The KSR1/MEK/ERK signaling pathway promotes the progression of intrauterine adhesions.

Kinase suppressor of Ras 1 (KSR1) serves as a scaffold protein within the RAS-RAF pathway and plays a role in tumorigenesis, immune regulation, cell proliferation, and apoptosis. However, the specific role of KSR1 in the formation and progression of fibrotic diseases, such as intrauterine adhesions (IUA), remains unclear. This study aims to investigate KSR1 expression in IUA and the mechanisms underlying its role in promoting IUA progression. KSR1 was found to be significantly overexpressed in the endometrium of both IUA model rats and patients with IUA. KSR1 is positively involved in the regulation of proliferation, migration, and fibrosis (FN1, Collagen I, α-SMA) in immortalized human endometrial stromal cells (THESCs).
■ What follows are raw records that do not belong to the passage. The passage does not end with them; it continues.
`src/rtl/cdp1802_loader.sv`:
```
// Host-side boot/debug controller for the cdp1802: parses a byte-stream command
// protocol, owns program RAM while the CPU is held in reset, and releases it on GO.
module cdp1802_loader #(
  parameter logic [7:0] CMD_LOAD    = 8'h4C,
  parameter logic [7:0] CMD_PEEK    = 8'h50,
  parameter logic [7:0] CMD_GO      = 8'h47,
  parameter logic [7:0] CMD_HALT    = 8'h48,
  parameter bit         BOOT_HALTED = 1'b1
) (
  input  logic        clock,
  input  logic        resetq,
  input  logic        host_valid,
  input  logic [7:0]  host_data,
  output logic        host_ready,
  output logic        resp_valid,
  output logic [7:0]  resp_data,
  input  logic        resp_ready,
  output logic        cpu_resetq,
  output logic        running,
  output logic        err,
  input  logic        cpu_ram_rd,
  input  logic        cpu_ram_wr,
  input  logic [15:0] cpu_ram_a,
  input  logic [7:0]  cpu_ram_d,
  output logic        ram_rd,
  output logic        ram_wr,
  output logic [15:0] ram_a,
  output logic [7:0]  ram_d,
  input  logic [7:0]  ram_q
);

  typedef enum logic [2:0] {
    S_IDLE,
    S_ADDR_HI,
    S_ADDR_LO,
    S_LEN,
    S_DATA,
    S_PEEK_RD,
    S_RESP
  } state_t;

  state_t      state;
  logic [15:0] addr;
  logic [8:0]  cnt;
  logic        peek;
  logic        loader_wr;
  logic        loader_rd;

  assign host_ready = (state != S_PEEK_RD) && (state != S_RESP);
  assign running    = cpu_resetq;

  // Loader strobes: a DATA write happens in the same clock as the byte handshake.
  assign loader_wr = (state == S_DATA) && host_valid;
  assign loader_rd = (state == S_PEEK_RD);

  always_ff @(posedge clock or negedge resetq) begin
    if (!resetq) begin
      state      <= S_IDLE;
      cpu_resetq <= ~BOOT_HALTED;
      err        <= 1'b0;
      resp_valid <= 1'b0;
      addr       <= 16'h0000;
      cnt        <= 9'd0;
      peek       <= 1'b0;
    end else begin
      case (state)
        S_IDLE: begin
          if (host_valid) begin
            case (host_data)
              CMD_LOAD: begin
                if (!cpu_resetq) begin
                  state <= S_ADDR_HI;
                  peek  <= 1'b0;
                end else begin
                  err <= 1'b1;
                end
              end
              CMD_PEEK: begin
                if (!cpu_resetq) begin
                  state <= S_ADDR_HI;
                  peek  <= 1'b1;
                end else begin
                  err <= 1'b1;
                end
              end
              CMD_GO: begin
                cpu_resetq <= 1'b1;
                err        <= 1'b0;
              end
              CMD_HALT: cpu_resetq <= 1'b0;
              default:  err <= 1'b1;
            endcase
          end
        end
        S_ADDR_HI: begin
          if (host_valid) begin
            addr[15:8] <= host_data;
            state      <= S_ADDR_LO;
          end
        end
        S_ADDR_LO: begin
          if (host_valid) begin
            addr[7:0] <= host_data;
            state     <= peek ? S_PEEK_RD : S_LEN;
          end
        end
        S_LEN: begin
          if (host_valid) begin
            // A zero length byte means a full 256-byte block.
            cnt   <= (host_data == 8'h00) ? 9'd256 : {1'b0, host_data};
            state <= S_DATA;
          end
        end
        S_DATA: begin
          if (host_valid) begin
            addr <= addr + 16'd1;
            cnt  <= cnt - 9'd1;
            if (cnt == 9'd1) state <= S_IDLE;
          end
        end
        S_PEEK_RD: state <= S_RESP;
        S_RESP: begin
          // First RESP clock latches the synchronous RAM output; then wait for the host.
          if (!resp_valid) begin
            resp_valid <= 1'b1;
          end else if (resp_ready) begin
            resp_valid <= 1'b0;
            state      <= S_IDLE;
          end
        end
        default: state <= S_IDLE;
      endcase
    end
  end

  always_ff @(posedge clock) begin
    if (state == S_RESP && !resp_valid) resp_data <= ram_q;
  end

  // Port ownership follows cpu_resetq; all strobes are forced low during reset.
  always_comb begin
    ram_rd = 1'b0;
    ram_wr = 1'b0;
    ram_a  = addr;
    ram_d  = host_data;
    if (cpu_resetq) begin
      ram_rd = resetq & cpu_ram_rd;
      ram_wr = resetq & cpu_ram_wr;
      ram_a  = cpu_ram_a;
      ram_d  = cpu_ram_d;
    end else begin
      ram_rd = resetq & loader_rd;
      ram_wr = resetq & loader_wr;
    end
  end

endmodule

```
Furthermore, KSR1 knockdown was observed to inhibit the fibrosis, proliferation, and migration of transforming growth factor-β1 (TGF-β1)-induced THESCs. Further studies demonstrated that the key proteins of the MEK/ERK signaling pathway, p-MEK1 and p-ERK1/2, were significantly overexpressed in the uterus of IUA rats. In vitro rescue experiments confirmed that the MEK/ERK pathway inhibitor U0126 (An ERK inhibitor) effectively suppressed the enhanced fibrosis, proliferation, and migration induced by KSR1 overexpression. In conclusion, this study demonstrates that KSR1 promotes IUA by enhancing proliferation, migration, and fibrosis of endometrial stromal cells via the MEK/ERK signaling pathway.